Source of gastrointestinal bleed

There are multiple case series and case reports describing the efficacy of EUS-assisted hemostasis for venous bleeds [Sharma and Somasundaram, 2010; Rana et al. 2011; Krystallis et al. 2012; Kinzel et al. 2014; Gonzalez et al. 2012; Romero-Castro et al. 2007, 2013; Lahoti et al. 2000; Binmoeller et al. 2011; Law et al. 2014; Bhat et al. 2015; Lee et al. 2000], with minimal data on safety and efficacy of EUS-assisted hemostasis for arterial bleeds [Ribeiro et al. 2001; Law et al. 2014].

Technique

Echoendoscope

Radial- [Rana et al. 2011; Krystallis et al. 2012] or linear- array [Kinzel et al. 2014; Ribeiro et al. 2001; Gonzalez et al. 2012; Romero-Castro et al. 2007, 2013; Lahoti et al. 2000; Binmoeller et al. 2011; Law et al. 2014; Bhat et al. 2015] therapeutic echoendoscopes with color Doppler have been used by most endoscopists for localizing and targeting the feeding vessels.

Puncture needle

Both 19 gauge (G) [Kinzel et al. 2014; Gonzalez et al. 2012; Binmoeller et al. 2011; Romero-Castro et al. 2013; Bhat et al. 2015] and 22 G [Kinzel et al. 2014; Romero-Castro et al. 2007, 2013; Law et al. 2014; Bhat et al. 2015] fine needle aspiration (FNA) needles have been used most frequently for EUS-assisted coiling whereas a 22 G FNA needle has been preferred for EUS-assisted injection therapy (sclerosant, glue and desiccants).

Type of intervention

EUS increases endoscopists’ ability to better characterize the pathologic vascular lesion.
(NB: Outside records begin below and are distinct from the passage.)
--- src/rtl/opmem_pkg.sv ---
package opmem_pkg;

   // width of an index over n items, never below one bit
   function automatic int idx_w(input int n);
      return (n > 1) ? $clog2(n) : 1;
   endfunction

   // who drives a bank's second port in the current cycle
   typedef enum logic [1:0] {
      PB_HOST = 2'd0,
      PB_ALU  = 2'd1,
      PB_CPRD = 2'd2,
      PB_CPWR = 2'd3
   } pb_owner_e;

endpackage

--- src/rtl/opmem_bank.sv ---
module opmem_bank #(
   parameter int DW     = 16,
   parameter int AW     = 4,
   parameter bit A_WINS = 1'b1,
   localparam int DEPTH = 1 << AW
) (
   input  logic          clk,
   input  logic          rst_n,
   input  logic          a_en,
   input  logic          a_we,
   input  logic [AW-1:0] a_addr,
   input  logic [DW-1:0] a_wd,
   output logic [DW-1:0] a_rd,
   input  logic          b_en,
   input  logic          b_we,
   input  logic [AW-1:0] b_addr,
   input  logic [DW-1:0] b_wd,
   output logic [DW-1:0] b_rd
);

   logic [DW-1:0] mem [DEPTH];

   // write order picks the winner of a same-address collision
   generate
      if (A_WINS) begin : g_a_last
         always_ff @(posedge clk) begin
            if (b_en && b_we) mem[b_addr] <= b_wd;
            if (a_en && a_we) mem[a_addr] <= a_wd;
         end
      end else begin : g_b_last
         always_ff @(posedge clk) begin
            if (a_en && a_we) mem[a_addr] <= a_wd;
            if (b_en && b_we) mem[b_addr] <= b_wd;
         end
      end
   endgenerate

   // one-cycle registered reads, old data on a same-cycle write
   always_ff @(posedge clk or negedge rst_n) begin
      if (!rst_n) begin
         a_rd <= '0;
         b_rd <= '0;
      end else begin
         if (a_en) a_rd <= mem[a_addr];
         if (b_en) b_rd <= mem[b_addr];
      end
   end

endmodule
It helps to localize the feeding blood vessel, which can be then targeted specifically. Authors have reported use of EUS-assisted injection therapy [Sharma and Somasundaram, 2010; Rana et al. 2011; Krystallis et al. 2012; Gonzalez et al. 2012; Romero-Castro et al. 2007, 2013; Lahoti et al. 2000; Law et al. 2014; Lee et al. 2000], coiling [Romero-Castro et al. 2013; Law et al. 2014], banding [Ribeiro et al. 2001; Law et al. 2014], thermal-contact therapy [Ribeiro et al. 2001] and combination therapies like glue injection and coiling [Kinzel et al. 2014; Binmoeller et al. 2011; Bhat et al. 2015], ethanol injection and band ligation [Law et al. 2014], or epinephrine injection along with snare ligation and polypectomy [Law et al. 2014]. A lot of diversity has been seen in the agent of use for the EUS-assisted injection therapy, ranging from glue therapy with histoacryl glue for rectal varix [Sharma and Somasundaram, 2010], N-butyl-2-cyanoacrylate for esophageal cancer [Law et al. 2014], gastroesophageal varix [Gonzalez et al. 2012; Romero-Castro et al. 2007, 2013; Lee et al. 2000], gastric GIST [Law et al. 2014], gastroduodenal artery malformation [Gonzalez et al. 2012], Dieulafoy lesion [Gonzalez et al. 2012], duodenal varix [Rana et al. 2011], duodenal ulcer [Law et al. 2014], and duodenal metastatic disease [Law et al. 2014]. 2-octyl-cyanoacrylate glue has been used successfully for duodenal and gastric varices [Kinzel et al. 2014; Binmoeller et al. 2011], while desiccants like alcohol have been used for duodenal metastatic disease [Law et al. 2014], pancreatic pseudoaneurysm [Law et al. 2014], rectum-invading prostate cancer [Law et al. 2014], and gastric Dieulafoy lesion [Ribeiro et al. 2001]. Sclerosants like sodium morrhuate have been used for esophageal varices [Lahoti et al. 2000], hyaluronate for gastric GIST [Law et al. 2014] and thrombin injections for duodenal varices [Krystallis et al. 2012]. There is a paucity of trials comparing the efficacy across different modes of EUS-assisted hemostasis. Romero-Castro and colleagues compared the EUS-assisted glue injection therapy against coiling as the method of achieving hemostasis and obliteration of blood flow for gastric varices. The study revealed that EUS-assisted coiling subgroup required fewer endoscopies and tended to have fewer adverse events than the glue-therapy subgroup [Romero-Castro et al. 2013].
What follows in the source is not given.